▶ **To do**
Two lines in the data below mark the range: the one with "export CORE_UTILIZATION = 30" and the one with "set_load 0.005 [all_outputs]". Return both, along with every line between them, exactly.
------------------------------
`config.mk`:
```
export PLATFORM = sky130hd
export DESIGN_NAME = ex_top
export DESIGN_NICKNAME = d
export VERILOG_FILES = /design/src/common/ex_alu_pkg.sv /design/src/common/ex_mult_pkg.sv /design/src/common/mult_if.sv /design/src/ex_stage/ex_alu.sv /design/src/ex_stage/ex_mult.sv /design/src/ex_stage/ex_stage.sv /design/src/ex_top.sv
export SDC_FILE = /design/constraint.sdc
export NUM_CORES = 2
export LEC_CHECK = 0
export ABC_AREA = 1
export BUFFER_PORTS_ARGS = -buffer_cell sky130_fd_sc_hd__buf_2
export CORE_ASPECT_RATIO = 2
export CORE_MARGIN = 2
export CORE_UTILIZATION = 45
export CTS_BUF_LIST = sky130_fd_sc_hd__clkbuf_16
export DETAILED_ROUTE_END_ITERATION = 7
export GPL_ROUTABILITY_DRIVEN = 0
export PLACE_DENSITY = 0.68
export SYNTH_ARGS = -nofsm -noshare
export SYNTH_HDL_FRONTEND = slang
export SYNTH_SLANG_ARGS = --single-unit
```
`constraint.sdc`:
```
create_clock -name clk -period 46.1 [get_ports clk]
set_clock_uncertainty 0.05 [all_clocks]
set_input_delay 13.83 -clock clk [delete_from_list [all_inputs] [get_ports clk]]
set_output_delay 13.83 -clock clk [all_outputs]
set_load 0.1 [all_outputs]
```
==> config.mk <==
export PLATFORM = sky130hd
export DESIGN_NAME = host_stream_top
export DESIGN_NICKNAME = d
export VERILOG_FILES = /design/src/hw/stream_pkg.sv /design/src/hw/rr_arbiter.sv /design/src/hw/apb_regs.sv /design/src/hw/send_segmenter.sv /design/src/hw/recv_gate.sv /design/src/hw/desc_merger.sv /design/src/hw/host_stream_top.sv
export SDC_FILE = /design/constraint.sdc
export NUM_CORES = 1
export LEC_CHECK = 0
export ABC_AREA = 0
export BUFFER_PORTS_ARGS = -buffer_cell sky130_fd_sc_hd__buf_2
export CAP_MARGIN = 40
export CORE_MARGIN = 2
export CORE_UTILIZATION = 30
export DETAILED_ROUTE_END_ITERATION = 12
export PLACE_DENSITY_LB_ADDON = 0.12
export SYNTH_ARGS = -nofsm -noshare
export SYNTH_HDL_FRONTEND = slang
export SYNTH_HIERARCHICAL = 1
export SYNTH_SLANG_ARGS = --single-unit
export TNS_END_PERCENT = 20
==> constraint.sdc <==
create_clock -name clk -period 26.5 [get_ports clk]
set_input_delay 0 -clock clk [delete_from_list [all_inputs] [get_ports clk]]
set_output_delay 0 -clock clk [all_outputs]
set_load 0.005 [all_outputs]
**config.mk**
```make
export PLATFORM = sky130hd
export DESIGN_NAME = oflow_iou_top
export DESIGN_NICKNAME = d
export VERILOG_FILES = /design/src/oflow_iou_pkg.sv /design/src/oflow_iou_ctrl.sv /design/src/oflow_iou_timer.sv /design/src/oflow_iou_area.sv /design/src/oflow_iou_divider.sv /design/src/oflow_iou_top.sv
export VERILOG_INCLUDE_DIRS = /design/src
export SDC_FILE = /design/constraint.sdc
export NUM_CORES = 1
export LEC_CHECK = 0
export BUFFER_PORTS_ARGS = -buffer_cell sky130_fd_sc_hd__buf_2
export CORE_ASPECT_RATIO = 1.1
export CORE_MARGIN = 5
export CORE_UTILIZATION = 48
export DETAILED_ROUTE_END_ITERATION = 8
export GPL_TIMING_DRIVEN = 0
export HOLD_SLACK_MARGIN = 0.03
export PLACE_DENSITY = 0.72
export SLEW_MARGIN = 40
export SYNTH_ARGS = -nofsm -noshare
export SYNTH_HDL_FRONTEND = slang
export SYNTH_SLANG_ARGS = --single-unit
```
**constraint.sdc**
```tcl
create_clock -name clk -period 14.2 [get_ports clk]
set_clock_uncertainty 0.15 [all_clocks]
set_input_delay 1.42 -clock clk [delete_from_list [all_inputs] [get_ports clk]]
set_output_delay 1.42 -clock clk [all_outputs]
set_load 0.02 [all_outputs]
```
------------------------------
▶ **Result of this task**
export CORE_UTILIZATION = 30
export DETAILED_ROUTE_END_ITERATION = 12
export PLACE_DENSITY_LB_ADDON = 0.12
export SYNTH_ARGS = -nofsm -noshare
export SYNTH_HDL_FRONTEND = slang
export SYNTH_HIERARCHICAL = 1
export SYNTH_SLANG_ARGS = --single-unit
export TNS_END_PERCENT = 20
==> constraint.sdc <==
create_clock -name clk -period 26.5 [get_ports clk]
set_input_delay 0 -clock clk [delete_from_list [all_inputs] [get_ports clk]]
set_output_delay 0 -clock clk [all_outputs]
set_load 0.005 [all_outputs]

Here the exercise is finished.